商传
九年前,何先生和师母送给了我一本他们自选的《三论一谈》,这是新世界出版社出版的“名家心语”丛书中的一本。先生和师母在前言中解释了书名的来源,三论是:论世、论人、论学,是先生写的。一谈是:人生杂谈,是师母写的。
先生和师母在前言中说:“我们是一根绳上拴的两个蚂蚱,有着共同的命运。都是幸运的,也都是悲剧的。”先生和师母为什么要这么说呢?那一年先生正好九十岁,先生在《九十自我学术评述》中对此有所解释:“我生的时代,是世界、中国千载不遇的大变动的时代,也是一个大浪淘沙的时代。时间都浪费掉了!我是‘幸运’的,也是‘悲剧’的。”原来如此。先生以生于一个历史大变动的时代而感到幸运,同时又为这场大变动使之失去了许多宝贵时间而有悲剧之感。我想,这正是一个愿把毕生献给历史学的学者的心声吧。
一
我记得1966年“**”开始之际,在一次由北京史学会组织的批判吴晗先生的会议,出席的都是史学界的教授学者,我当时还只是个学生,由老师带着去参加了这个会议。会上很多人对吴晗先生的《海瑞罢官》给予了严厉的批判。轮到何先生发言时,他说:吴晗和其他的学部委员们,每个月去四川饭店吃一次饭,轮流请客,一次就把学部委员一个月的津贴吃掉。那么贵的饭,太奢侈,太不应该了吧。那时我还十分年轻幼稚,听过先生这一席批判发言后,只觉得莫名其妙,不知道先生为什么不从政治上去批判吴晗,却只从生活小节上去谈,说了这样的一席话。

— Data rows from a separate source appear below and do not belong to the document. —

File: config.mk
export PLATFORM = sky130hd
export DESIGN_NAME = piho_result_sink_flat
export DESIGN_NICKNAME = d
export VERILOG_FILES = /design/src/rtl/piho_result_sink_if.sv /design/src/rtl/piho_result_sink.sv /design/src/flat_wrapper.sv
export SDC_FILE = /design/constraint.sdc
export NUM_CORES = 1
export LEC_CHECK = 0
export BUFFER_PORTS_ARGS = -buffer_cell sky130_fd_sc_hd__buf_2
export CAP_MARGIN = 40
export CORE_MARGIN = 3
export CORE_UTILIZATION = 50
export CTS_BUF_LIST = sky130_fd_sc_hd__clkbuf_4 sky130_fd_sc_hd__clkbuf_8
export CTS_CLUSTER_SIZE = 25
export DETAILED_ROUTE_END_ITERATION = 12
export GPL_TIMING_DRIVEN = 0
export HOLD_SLACK_MARGIN = 0.08
export PLACE_DENSITY = 0.73
export SLEW_MARGIN = 15
export SYNTH_ARGS = -nofsm -noshare
export SYNTH_HDL_FRONTEND = slang
export SYNTH_SLANG_ARGS = --single-unit
File: constraint.sdc
create_clock -name clk -period 11.1 [get_ports clk]
set_clock_uncertainty 0.05 [all_clocks]
set_input_delay 1.665 -clock clk [delete_from_list [all_inputs] [get_ports clk]]
set_output_delay 1.665 -clock clk [all_outputs]
set_load 0.1 [all_outputs]
File: src/rtl/piho_result_sink_if.sv
// Byte stream from the result sink toward the UART/host bridge.
//   out_data  : frame byte
//   out_valid : out_data is valid
//   out_ready : consumer accepts the byte when out_valid is also high
// master = producer (result sink), slave = consumer.
interface piho_result_sink_if;
  logic [7:0] out_data;
  logic       out_valid;
  logic       out_ready;

  modport master (output out_data, output out_valid, input out_ready);
  modport slave  (input out_data, input out_valid, output out_ready);
endinterface

File: src/rtl/piho_result_sink.sv
// Result sink for the path-integral harmonic-oscillator array.
// On the rising edge of finish, it first waits SETTLE cycles for the x2sum adder tree.
// It then captures x2sumall and looptimes, and divides x2sumall by (MCNconf - MCNdump)
// with a serial restoring divider. Finally it streams a 23-byte checksummed frame.
//   clk, rst    : clock, synchronous active-high reset
//   finish      : run-complete level from the array
//   x2sumall    : 64-bit pipelined sum of squares
//   looptimes   : 32-bit loop counter
//   MCNconf     : total configurations
//   MCNdump     : discarded warm-up configurations
//   stream      : out_data / out_valid / out_ready byte stream (master side)
//   busy        : high in every state except IDLE
//   done        : one-cycle pulse after the last byte is accepted
module piho_result_sink #(
  parameter int unsigned SETTLE = 4,
  parameter logic [7:0]  HEADER = 8'hA5
) (
  input  logic                       clk,
  input  logic                       rst,
  input  logic                       finish,
  input  logic [63:0]                x2sumall,
  input  logic [31:0]                looptimes,
  input  logic [31:0]                MCNconf,
  input  logic [31:0]                MCNdump,
  piho_result_sink_if.master         stream,
  output logic                       busy,
  output logic                       done
);

  localparam int unsigned NBYTES = 23;
  localparam int unsigned IDX_W  = 5;
  localparam int unsigned CNT_W  = 7;
  localparam int unsigned DIV_IT = 64;

  typedef enum logic [2:0] {S_IDLE, S_SETTLE, S_DIVIDE, S_SEND, S_DONE} state_e;

  state_e             state_q, state_d;
  logic               finish_d_q;
  logic [CNT_W-1:0]   cnt_q, cnt_d;
  logic [63:0]        x2_q, x2_d;
  logic [31:0]        loop_q, loop_d;
  logic [31:0]        div_q, div_d;
  logic [63:0]        q_q, q_d;       // dividend shifts out MSB-first, quotient shifts in
  logic [32:0]        rem_q, rem_d;
  logic [7:0]         flags_q, flags_d;
  logic [IDX_W-1:0]   idx_q, idx_d;
  logic [7:0]         csum_q, csum_d;
  logic [7:0]         out_data_q, out_data_d;
  logic               out_valid_q, out_valid_d;
  logic               busy_q, busy_d;
  logic               done_q, done_d;

  logic [33:0]        rem_sh, rem_diff;
  logic [IDX_W-1:0]   nxt_idx;
  logic [2:0]         sel_x2, sel_q;
  logic [1:0]         sel_lt;
  logic [7:0]         nxt_byte;

  // One restoring-division step: shift in the next dividend bit, try to subtract.
  always_comb begin
    rem_sh   = {rem_q, q_q[63]};
    rem_diff = rem_sh - {2'b00, div_q};
  end

  // Frame byte following the one currently presented (checksum byte handled in SEND).
  always_comb begin
    nxt_byte = '0;
    nxt_idx  = idx_q + IDX_W'(1);
    sel_x2   = 3'(nxt_idx - IDX_W'(2));
    sel_q    = 3'(nxt_idx - IDX_W'(10));
    sel_lt   = 2'(nxt_idx - IDX_W'(18));
    if (nxt_idx == IDX_W'(1))       nxt_byte = flags_q;
    else if (nxt_idx <= IDX_W'(9))  nxt_byte = x2_q[{sel_x2, 3'b000} +: 8];
    else if (nxt_idx <= IDX_W'(17)) nxt_byte = q_q[{sel_q, 3'b000} +: 8];
    else                            nxt_byte = loop_q[{sel_lt, 3'b000} +: 8];
  end

  // Next-state and datapath.
  always_comb begin
    state_d    = state_q;
    cnt_d      = cnt_q;
    x2_d       = x2_q;
    loop_d     = loop_q;
    div_d      = div_q;
    q_d        = q_q;
    rem_d      = rem_q;
    flags_d    = flags_q;
    idx_d      = idx_q;
    csum_d     = csum_q;
    out_data_d = out_data_q;

    case (state_q)
      S_IDLE: begin
        if (finish && !finish_d_q) begin
          state_d = S_SETTLE;
          cnt_d   = CNT_W'(SETTLE - 1);
        end
      end
      S_SETTLE: begin
        if (cnt_q == '0) begin
          x2_d    = x2sumall;
          loop_d  = looptimes;
          div_d   = MCNconf - MCNdump;
          q_d     = x2sumall;
          rem_d   = '0;
          flags_d = '0;
          state_d = S_DIVIDE;
        end else begin
          cnt_d = cnt_q - CNT_W'(1);
        end
      end
      S_DIVIDE: begin
        // cnt_q is 0 on entry; one extra cycle after the last step aligns SEND entry.
        if (div_q == '0) begin
          flags_d = 8'h01;
          q_d     = '1;
          state_d = S_SEND;
        end else if (cnt_q == CNT_W'(DIV_IT)) begin
          state_d = S_SEND;
        end else begin
          if (!rem_diff[33]) begin
            rem_d = rem_diff[32:0];
            q_d   = {q_q[62:0], 1'b1};
          end else begin
            rem_d = rem_sh[32:0];
            q_d   = {q_q[62:0], 1'b0};
          end
          cnt_d = cnt_q + CNT_W'(1);
        end
        if (state_d == S_SEND) begin
          idx_d      = '0;
          csum_d     = '0;
          out_data_d = HEADER;
        end
      end
      S_SEND: begin
        if (out_valid_q && stream.out_ready) begin
          csum_d = csum_q ^ out_data_q;
          if (idx_q == IDX_W'(NBYTES - 1)) begin
            out_data_d = '0;
            state_d    = S_DONE;
          end else begin
            idx_d      = nxt_idx;
            out_data_d = (nxt_idx == IDX_W'(NBYTES - 1)) ? csum_d : nxt_byte;
          end
        end
      end
      S_DONE:  state_d = S_IDLE;
      default: state_d = S_IDLE;
    endcase

    out_valid_d = (state_d == S_SEND);
    busy_d      = (state_d != S_IDLE);
    done_d      = (state_d == S_DONE);
  end

  // State and output registers.
  always_ff @(posedge clk) begin
    if (rst) begin
      state_q     <= S_IDLE;
      finish_d_q  <= 1'b0;
      cnt_q       <= '0;
      x2_q        <= '0;
      loop_q      <= '0;
      div_q       <= '0;
      q_q         <= '0;
      rem_q       <= '0;
      flags_q     <= '0;
      idx_q       <= '0;
      csum_q      <= '0;
      out_data_q  <= '0;
      out_valid_q <= 1'b0;
      busy_q      <= 1'b0;
      done_q      <= 1'b0;
    end else begin
      state_q     <= state_d;
      finish_d_q  <= finish;
      cnt_q       <= cnt_d;
      x2_q        <= x2_d;
      loop_q      <= loop_d;
      div_q       <= div_d;
      q_q         <= q_d;
      rem_q       <= rem_d;
      flags_q     <= flags_d;
      idx_q       <= idx_d;
      csum_q      <= csum_d;
      out_data_q  <= out_data_d;
      out_valid_q <= out_valid_d;
      busy_q      <= busy_d;
      done_q      <= done_d;
    end
  end

  assign stream.out_data  = out_data_q;
  assign stream.out_valid = out_valid_q;
  assign busy             = busy_q;
  assign done             = done_q;

endmodule

File: src/flat_wrapper.sv
// flat-port wrapper written by rule: the top's interface ports become plain ports
module piho_result_sink_flat 
#(
  parameter int unsigned SETTLE = 4,
  parameter logic [7:0]  HEADER = 8'hA5
)
  (clk, rst, finish, x2sumall, looptimes, MCNconf, MCNdump, busy, done, stream_out_data, stream_out_valid, stream_out_ready);
  piho_result_sink_if stream_i ();
  input  logic clk;
  input  logic rst;
  input  logic finish;
  input  logic [63:0] x2sumall;
  input  logic [31:0] looptimes;
  input  logic [31:0] MCNconf;
  input  logic [31:0] MCNdump;
  output logic busy;
  output logic done;
  output wire logic [$bits(stream_i.out_data)-1:0] stream_out_data;
  output wire logic [$bits(stream_i.out_valid)-1:0] stream_out_valid;
  input wire logic [$bits(stream_i.out_ready)-1:0] stream_out_ready;
  assign stream_out_data = stream_i.out_data;
  assign stream_out_valid = stream_i.out_valid;
  assign stream_i.out_ready = stream_out_ready;
  piho_result_sink #(.SETTLE(SETTLE), .HEADER(HEADER)) u_core (.clk(clk), .rst(rst), .finish(finish), .x2sumall(x2sumall), .looptimes(looptimes), .MCNconf(MCNconf), .MCNdump(MCNdump), .stream(stream_i), .busy(busy), .done(done));
endmodule
======== After elaboration in Yosys (flattened, before gate mapping) ========
Index checks and enable logic that the tools add are counted.
storage, ports and cells
  register bits ........................... 268
  output and inout bits ................... 11
operators by class
  $lt $le $gt $ge ......................... 2
  reductions and logical operators ........ 17
  shift-type cells ........................ 3
  add/subtract/negate cells ............... 8
  muxes and demuxes ....................... 41
  eq/ne operators ......................... 20
  bitwise logic cells ..................... 1
operators by type and width
  operator                                                         count
  64-bit two-way mux                                               3
  33-bit two-way mux                                               4
  64-bit one-hot mux with 2 select lines                           1
  64-bit by 7-bit indexed part select with 8-bit output            2
  8-bit two-way mux                                                11
  33-bit one-hot mux with 2 select lines                           1
  8-bit one-hot mux with 2 select lines                            3
  34-bit by 32-bit subtractor with 34-bit output                   1
  32-bit logical NOT                                               1
  32-bit by 6-bit indexed part select with 8-bit output            1
  32-bit subtractor                                                1
  7-bit two-way mux                                                4
  3-bit two-way mux                                                7
  7-bit one-hot mux with 3 select lines                            1
  5-bit two-way mux                                                3
  3-bit by 2-bit == test with 1-bit output, second input constant  4
  3-bit one-hot mux with 4 select lines                            1
  5-bit == test, second input constant                             2
  2-bit by 1-bit != test with 1-bit output, second input constant  5
  5-bit one-hot mux with 2 select lines                            1
  3-bit AND reduction                                              3
  2-bit != test, second input constant                             4
  4-bit AND reduction                                              2
  8-bit bitwise XOR                                                1
  21 further kinds                                                 25

======== Logic depth before layout (Yosys ltp) ========
  word-level depth ........................ 10
  mapped depth ............................ 18

======== Least setup slack after synthesis ========
Ideal clock, no wire load.
  kind .................................... flip-flop to flip-flop
  from .................................... reg u_core.idx_q[0]
  to ...................................... reg u_core.out_data_q[1], in the netlist u_core.stream.out_data[1]
  slack ................................... 6.915 ns
  buffers on the path ..................... 7
  required time ........................... 10.922 ns
  arrival time ............................ 4.008 ns
  period minus slack after synthesis ...... 4.185 ns
  stages on the path, launching flop included .. 18
  path through ............................ dfxtp_1 > buf_2 > buf_2 > buf_2 > inv_1 > ha_1 > buf_2 > buf_1 > inv_1 > ha_1 > buf_1 > buf_1 > mux2i_1 > o21ai_0 > o211ai_1 > a21oi_1 > a21oi_1 > nor2_1
on the way
  cells in the longest elaborated chain, start to end .. 10
  elaborated cells on any way between the ends .. 19
  those cells by class .................... add/sub (4); order compare (2); eq/ne (3); shift (3); mux (7)
RTL lines
  element                                                                                                                                line                                                                    source
  start: declaration                                                                                                                     piho_result_sink.sv:46                                                  logic [IDX_W-1:0] idx_q, idx_d;
  start signal: assignment                                                                                                               piho_result_sink.sv:185                                                 idx_q <= idx_d;
  5-bit by 1-bit adder with 5-bit output                                                                                                 piho_result_sink.sv:68                                                  nxt_idx = idx_q + IDX_W'(1);
  3-bit by 2-bit subtractor with 3-bit output / 2-bit subtractor (equally long branches)                                                 piho_result_sink.sv:69, piho_result_sink.sv:70, piho_result_sink.sv:71
  64-bit by 7-bit indexed part select with 8-bit output / 32-bit by 6-bit indexed part select with 8-bit output (equally long branches)  piho_result_sink.sv:74, piho_result_sink.sv:75
  8-bit two-way mux                                                                                                                      piho_result_sink.sv:74                                                  else if (nxt_idx <= IDX_W'(17)) nxt_byte = q_q[{sel_q, 3'b000} +: 8];
  8-bit two-way mux                                                                                                                      piho_result_sink.sv:73                                                  else if (nxt_idx <= IDX_W'(9)) nxt_byte = x2_q[{sel_x2, 3'b000} +: 8];
  8-bit two-way mux                                                                                                                      piho_result_sink.sv:72                                                  if (nxt_idx == IDX_W'(1)) nxt_byte = flags_q;
  8-bit two-way mux                                                                                                                      piho_result_sink.sv:144                                                 out_data_d = (nxt_idx == IDX_W'(NBYTES - 1)) ? csum_d : nxt_byte;
  8-bit two-way mux *                                                                                                                    piho_result_sink.sv:139                                                 if (idx_q == IDX_W'(NBYTES - 1)) begin
  8-bit two-way mux *                                                                                                                    piho_result_sink.sv:137                                                 if (out_valid_q && stream.out_ready) begin
  8-bit one-hot mux with 2 select lines *                                                                                                piho_result_sink.sv:92                                                  case (state_q)
  end signal: assignment                                                                                                                 piho_result_sink.sv:187                                                 out_data_q <= out_data_d;
  end: declaration                                                                                                                       piho_result_sink.sv:48                                                  logic [7:0] out_data_q, out_data_d;
Every way passes the cells marked *; elsewhere a longest branch is shown, timed or not. The select of a mux whose other input is x is not followed.
A chain may end at the register's enable or synchronous reset.

======== Worst setup path after layout ========
  from .................................... reg u_core.idx_q[0]
  to ...................................... reg u_core.out_data_q[4], in the netlist u_core.stream.out_data[4]
The elaborated chain is that of the path after synthesis.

直到读到先生《三论一谈》中说到他回国时的想法,才明白了先生的心思。先生说他不是不知道苏联无产阶级专政的厉害,也看到离开祖国在外流浪的俄国知识分子,但是先生想得最多的却是“一百多年来,中国失去多少复兴的机会!中国不能再折腾了,这次机会不能再失。为了国家,知识分子应该牺牲自己的主观,个人民主自由思想,依附共产党身上,把自己的能力贡献给国家”。先生就是在这样的信念下回国的。先生带着这样的信念回国,又怎么会去从政治上否定一个同样爱国的学者呢?
“三论”的第一论是“论世”,虽然只有三篇文章,但是我认为这却是先生“三论”中分量最重的一部分。
先生亲身经历了这一个世纪以来世界的变化,他把自己亲身经历而总结出的对人类前景的幻想和忧虑都写在了这三篇论世的文章中。但是我总觉得,这里面反映出来的是先生的大历史观。先生长于治汉魏的历史,那个时代是战争频发的时代,是强权政治的时代。其实不仅是汉魏之际,即使是世界人类的历史,从某种角度来看,又何尝不是一部战争的历史?甚至人类科学技术的发展,也是伴随着战争而实现的。从孟子的时候,他就把和平作为一种理想,这说明了人类对于和平的企望,直到今日,先生幼时经历了第一次世界大战,青年时经历了第二次世界大战,所以他对于人类的战争有亲历后的深刻理解。今天中国亲历两次世界大战的历史学家,先生是硕果仅存的了。所以我认为先生是一位智者,他既有世界战争的亲身经历,所以他有忧虑;他同时又毕生钻研历史,是一位知识渊博、见识深刻的历史学家。
先生在文章中说:“书生不谙时势。”他很怕自己的理想“是幻想,是梦呓”(《世纪之初展望人类前景》)。但是这正说明先生不是一个故纸堆中的治史者,而是把历史研究与世界的发展、人类的命运前途联系在一起的,有着大历史观的大历史学家。
二
“论人”的七篇文章中,除去一篇《孙中山和他的民生主义》外,其余六篇都是写师友的,读起来很像是先生的读书回忆录。从中小学的老师,写到先生走上史学道路的四位业师、恩师。